Task brief — All entries, exactly as written, should be output again.

Data records below:

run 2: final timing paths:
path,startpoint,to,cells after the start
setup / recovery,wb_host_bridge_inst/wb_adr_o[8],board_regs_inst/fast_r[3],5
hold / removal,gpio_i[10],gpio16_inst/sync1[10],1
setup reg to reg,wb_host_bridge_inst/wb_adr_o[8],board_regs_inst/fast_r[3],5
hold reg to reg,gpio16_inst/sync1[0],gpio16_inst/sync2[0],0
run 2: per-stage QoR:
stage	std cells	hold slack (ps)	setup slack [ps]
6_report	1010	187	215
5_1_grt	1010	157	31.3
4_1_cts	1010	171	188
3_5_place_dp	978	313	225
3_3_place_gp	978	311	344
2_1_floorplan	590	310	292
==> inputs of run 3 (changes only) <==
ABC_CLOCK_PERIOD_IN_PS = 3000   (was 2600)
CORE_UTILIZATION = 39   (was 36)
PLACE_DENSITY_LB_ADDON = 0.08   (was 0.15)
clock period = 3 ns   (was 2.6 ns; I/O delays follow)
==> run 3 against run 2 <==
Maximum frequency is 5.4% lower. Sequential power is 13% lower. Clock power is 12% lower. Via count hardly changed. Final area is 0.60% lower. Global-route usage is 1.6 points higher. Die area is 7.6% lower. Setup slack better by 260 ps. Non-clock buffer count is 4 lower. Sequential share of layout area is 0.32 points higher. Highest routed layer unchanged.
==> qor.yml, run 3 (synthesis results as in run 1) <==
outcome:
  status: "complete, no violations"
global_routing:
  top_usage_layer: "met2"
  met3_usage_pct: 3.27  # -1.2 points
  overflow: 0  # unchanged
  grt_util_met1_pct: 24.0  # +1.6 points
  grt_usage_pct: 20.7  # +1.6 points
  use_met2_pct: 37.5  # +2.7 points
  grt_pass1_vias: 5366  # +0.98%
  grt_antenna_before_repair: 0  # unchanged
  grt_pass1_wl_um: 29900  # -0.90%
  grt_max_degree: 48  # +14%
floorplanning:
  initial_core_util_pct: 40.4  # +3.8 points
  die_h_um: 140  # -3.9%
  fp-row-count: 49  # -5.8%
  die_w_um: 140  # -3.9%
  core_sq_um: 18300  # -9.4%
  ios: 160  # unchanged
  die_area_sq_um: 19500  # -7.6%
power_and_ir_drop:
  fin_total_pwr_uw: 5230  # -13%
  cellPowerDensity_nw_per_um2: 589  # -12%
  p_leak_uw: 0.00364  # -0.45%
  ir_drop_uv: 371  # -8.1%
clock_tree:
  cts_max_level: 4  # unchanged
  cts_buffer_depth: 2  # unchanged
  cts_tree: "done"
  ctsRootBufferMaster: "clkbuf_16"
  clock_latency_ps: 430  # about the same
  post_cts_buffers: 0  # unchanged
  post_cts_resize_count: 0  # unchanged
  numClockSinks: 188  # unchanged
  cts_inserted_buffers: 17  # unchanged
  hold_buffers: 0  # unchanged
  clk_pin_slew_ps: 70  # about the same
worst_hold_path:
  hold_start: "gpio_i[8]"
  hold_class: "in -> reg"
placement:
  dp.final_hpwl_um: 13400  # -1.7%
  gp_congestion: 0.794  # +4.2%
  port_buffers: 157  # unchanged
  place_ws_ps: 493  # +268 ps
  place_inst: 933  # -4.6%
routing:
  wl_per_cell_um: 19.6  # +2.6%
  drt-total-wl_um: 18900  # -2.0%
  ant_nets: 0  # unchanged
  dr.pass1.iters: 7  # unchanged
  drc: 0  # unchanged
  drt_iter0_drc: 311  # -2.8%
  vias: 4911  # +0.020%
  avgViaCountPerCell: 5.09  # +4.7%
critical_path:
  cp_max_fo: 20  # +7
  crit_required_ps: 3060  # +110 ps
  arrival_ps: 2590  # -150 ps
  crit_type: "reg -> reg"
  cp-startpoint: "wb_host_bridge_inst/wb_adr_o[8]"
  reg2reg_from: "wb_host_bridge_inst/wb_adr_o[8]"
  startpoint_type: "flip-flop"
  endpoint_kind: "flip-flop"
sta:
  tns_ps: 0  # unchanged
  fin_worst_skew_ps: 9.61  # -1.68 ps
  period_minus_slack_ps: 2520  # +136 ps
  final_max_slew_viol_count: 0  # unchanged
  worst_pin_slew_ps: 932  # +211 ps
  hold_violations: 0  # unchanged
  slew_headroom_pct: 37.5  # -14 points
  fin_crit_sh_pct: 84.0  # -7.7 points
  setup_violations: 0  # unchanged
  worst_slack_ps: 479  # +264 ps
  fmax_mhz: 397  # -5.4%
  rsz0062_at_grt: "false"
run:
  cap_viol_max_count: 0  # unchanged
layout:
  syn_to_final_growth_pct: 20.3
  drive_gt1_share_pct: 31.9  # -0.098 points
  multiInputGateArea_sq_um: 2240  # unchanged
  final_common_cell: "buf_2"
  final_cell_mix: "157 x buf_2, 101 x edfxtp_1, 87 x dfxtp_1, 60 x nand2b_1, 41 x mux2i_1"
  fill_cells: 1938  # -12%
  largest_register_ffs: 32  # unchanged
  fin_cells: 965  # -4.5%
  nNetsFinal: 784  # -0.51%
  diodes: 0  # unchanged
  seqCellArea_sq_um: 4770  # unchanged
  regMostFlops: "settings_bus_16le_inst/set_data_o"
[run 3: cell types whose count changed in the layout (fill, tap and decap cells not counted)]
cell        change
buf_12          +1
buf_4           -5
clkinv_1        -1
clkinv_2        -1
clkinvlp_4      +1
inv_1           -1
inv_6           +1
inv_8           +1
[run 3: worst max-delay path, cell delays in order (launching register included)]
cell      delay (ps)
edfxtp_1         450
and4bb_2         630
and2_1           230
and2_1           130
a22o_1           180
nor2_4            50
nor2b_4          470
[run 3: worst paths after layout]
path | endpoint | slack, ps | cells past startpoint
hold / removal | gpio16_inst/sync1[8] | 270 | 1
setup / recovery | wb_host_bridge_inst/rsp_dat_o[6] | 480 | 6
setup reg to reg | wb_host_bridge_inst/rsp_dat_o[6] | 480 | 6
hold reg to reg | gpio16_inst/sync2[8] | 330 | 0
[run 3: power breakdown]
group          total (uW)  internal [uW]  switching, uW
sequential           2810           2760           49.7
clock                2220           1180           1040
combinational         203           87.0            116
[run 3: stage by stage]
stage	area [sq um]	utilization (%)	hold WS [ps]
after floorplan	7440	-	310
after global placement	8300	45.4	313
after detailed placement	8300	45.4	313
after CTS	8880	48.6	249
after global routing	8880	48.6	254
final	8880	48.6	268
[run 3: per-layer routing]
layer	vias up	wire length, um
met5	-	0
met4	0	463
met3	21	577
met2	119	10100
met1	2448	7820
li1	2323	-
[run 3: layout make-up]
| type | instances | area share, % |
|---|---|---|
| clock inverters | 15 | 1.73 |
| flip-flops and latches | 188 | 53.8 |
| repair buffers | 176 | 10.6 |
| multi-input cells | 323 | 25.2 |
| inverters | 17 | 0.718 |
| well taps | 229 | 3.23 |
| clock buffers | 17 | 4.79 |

End of Data records.

Solution to this exercise —
run 2: final timing paths:
path,startpoint,to,cells after the start
setup / recovery,wb_host_bridge_inst/wb_adr_o[8],board_regs_inst/fast_r[3],5
hold / removal,gpio_i[10],gpio16_inst/sync1[10],1
setup reg to reg,wb_host_bridge_inst/wb_adr_o[8],board_regs_inst/fast_r[3],5
hold reg to reg,gpio16_inst/sync1[0],gpio16_inst/sync2[0],0
run 2: per-stage QoR:
stage	std cells	hold slack (ps)	setup slack [ps]
6_report	1010	187	215
5_1_grt	1010	157	31.3
4_1_cts	1010	171	188
3_5_place_dp	978	313	225
3_3_place_gp	978	311	344
2_1_floorplan	590	310	292
==> inputs of run 3 (changes only) <==
ABC_CLOCK_PERIOD_IN_PS = 3000   (was 2600)
CORE_UTILIZATION = 39   (was 36)
PLACE_DENSITY_LB_ADDON = 0.08   (was 0.15)
clock period = 3 ns   (was 2.6 ns; I/O delays follow)
==> run 3 against run 2 <==
Maximum frequency is 5.4% lower. Sequential power is 13% lower. Clock power is 12% lower. Via count hardly changed. Final area is 0.60% lower. Global-route usage is 1.6 points higher. Die area is 7.6% lower. Setup slack better by 260 ps. Non-clock buffer count is 4 lower. Sequential share of layout area is 0.32 points higher. Highest routed layer unchanged.
==> qor.yml, run 3 (synthesis results as in run 1) <==
outcome:
  status: "complete, no violations"
global_routing:
  top_usage_layer: "met2"
  met3_usage_pct: 3.27  # -1.2 points
  overflow: 0  # unchanged
  grt_util_met1_pct: 24.0  # +1.6 points
  grt_usage_pct: 20.7  # +1.6 points
  use_met2_pct: 37.5  # +2.7 points
  grt_pass1_vias: 5366  # +0.98%
  grt_antenna_before_repair: 0  # unchanged
  grt_pass1_wl_um: 29900  # -0.90%
  grt_max_degree: 48  # +14%
floorplanning:
  initial_core_util_pct: 40.4  # +3.8 points
  die_h_um: 140  # -3.9%
  fp-row-count: 49  # -5.8%
  die_w_um: 140  # -3.9%
  core_sq_um: 18300  # -9.4%
  ios: 160  # unchanged
  die_area_sq_um: 19500  # -7.6%
power_and_ir_drop:
  fin_total_pwr_uw: 5230  # -13%
  cellPowerDensity_nw_per_um2: 589  # -12%
  p_leak_uw: 0.00364  # -0.45%
  ir_drop_uv: 371  # -8.1%
clock_tree:
  cts_max_level: 4  # unchanged
  cts_buffer_depth: 2  # unchanged
  cts_tree: "done"
  ctsRootBufferMaster: "clkbuf_16"
  clock_latency_ps: 430  # about the same
  post_cts_buffers: 0  # unchanged
  post_cts_resize_count: 0  # unchanged
  numClockSinks: 188  # unchanged
  cts_inserted_buffers: 17  # unchanged
  hold_buffers: 0  # unchanged
  clk_pin_slew_ps: 70  # about the same
worst_hold_path:
  hold_start: "gpio_i[8]"
  hold_class: "in -> reg"
placement:
  dp.final_hpwl_um: 13400  # -1.7%
  gp_congestion: 0.794  # +4.2%
  port_buffers: 157  # unchanged
  place_ws_ps: 493  # +268 ps
  place_inst: 933  # -4.6%
routing:
  wl_per_cell_um: 19.6  # +2.6%
  drt-total-wl_um: 18900  # -2.0%
  ant_nets: 0  # unchanged
  dr.pass1.iters: 7  # unchanged
  drc: 0  # unchanged
  drt_iter0_drc: 311  # -2.8%
  vias: 4911  # +0.020%
  avgViaCountPerCell: 5.09  # +4.7%
critical_path:
  cp_max_fo: 20  # +7
  crit_required_ps: 3060  # +110 ps
  arrival_ps: 2590  # -150 ps
  crit_type: "reg -> reg"
  cp-startpoint: "wb_host_bridge_inst/wb_adr_o[8]"
  reg2reg_from: "wb_host_bridge_inst/wb_adr_o[8]"
  startpoint_type: "flip-flop"
  endpoint_kind: "flip-flop"
sta:
  tns_ps: 0  # unchanged
  fin_worst_skew_ps: 9.61  # -1.68 ps
  period_minus_slack_ps: 2520  # +136 ps
  final_max_slew_viol_count: 0  # unchanged
  worst_pin_slew_ps: 932  # +211 ps
  hold_violations: 0  # unchanged
  slew_headroom_pct: 37.5  # -14 points
  fin_crit_sh_pct: 84.0  # -7.7 points
  setup_violations: 0  # unchanged
  worst_slack_ps: 479  # +264 ps
  fmax_mhz: 397  # -5.4%
  rsz0062_at_grt: "false"
run:
  cap_viol_max_count: 0  # unchanged
layout:
  syn_to_final_growth_pct: 20.3
  drive_gt1_share_pct: 31.9  # -0.098 points
  multiInputGateArea_sq_um: 2240  # unchanged
  final_common_cell: "buf_2"
  final_cell_mix: "157 x buf_2, 101 x edfxtp_1, 87 x dfxtp_1, 60 x nand2b_1, 41 x mux2i_1"
  fill_cells: 1938  # -12%
  largest_register_ffs: 32  # unchanged
  fin_cells: 965  # -4.5%
  nNetsFinal: 784  # -0.51%
  diodes: 0  # unchanged
  seqCellArea_sq_um: 4770  # unchanged
  regMostFlops: "settings_bus_16le_inst/set_data_o"
[run 3: cell types whose count changed in the layout (fill, tap and decap cells not counted)]
cell        change
buf_12          +1
buf_4           -5
clkinv_1        -1
clkinv_2        -1
clkinvlp_4      +1
inv_1           -1
inv_6           +1
inv_8           +1
[run 3: worst max-delay path, cell delays in order (launching register included)]
cell      delay (ps)
edfxtp_1         450
and4bb_2         630
and2_1           230
and2_1           130
a22o_1           180
nor2_4            50
nor2b_4          470
[run 3: worst paths after layout]
path | endpoint | slack, ps | cells past startpoint
hold / removal | gpio16_inst/sync1[8] | 270 | 1
setup / recovery | wb_host_bridge_inst/rsp_dat_o[6] | 480 | 6
setup reg to reg | wb_host_bridge_inst/rsp_dat_o[6] | 480 | 6
hold reg to reg | gpio16_inst/sync2[8] | 330 | 0
[run 3: power breakdown]
group          total (uW)  internal [uW]  switching, uW
sequential           2810           2760           49.7
clock                2220           1180           1040
combinational         203           87.0            116
[run 3: stage by stage]
stage	area [sq um]	utilization (%)	hold WS [ps]
after floorplan	7440	-	310
after global placement	8300	45.4	313
after detailed placement	8300	45.4	313
after CTS	8880	48.6	249
after global routing	8880	48.6	254
final	8880	48.6	268
[run 3: per-layer routing]
layer	vias up	wire length, um
met5	-	0
met4	0	463
met3	21	577
met2	119	10100
met1	2448	7820
li1	2323	-
[run 3: layout make-up]
| type | instances | area share, % |
|---|---|---|
| clock inverters | 15 | 1.73 |
| flip-flops and latches | 188 | 53.8 |
| repair buffers | 176 | 10.6 |
| multi-input cells | 323 | 25.2 |
| inverters | 17 | 0.718 |
| well taps | 229 | 3.23 |
| clock buffers | 17 | 4.79 |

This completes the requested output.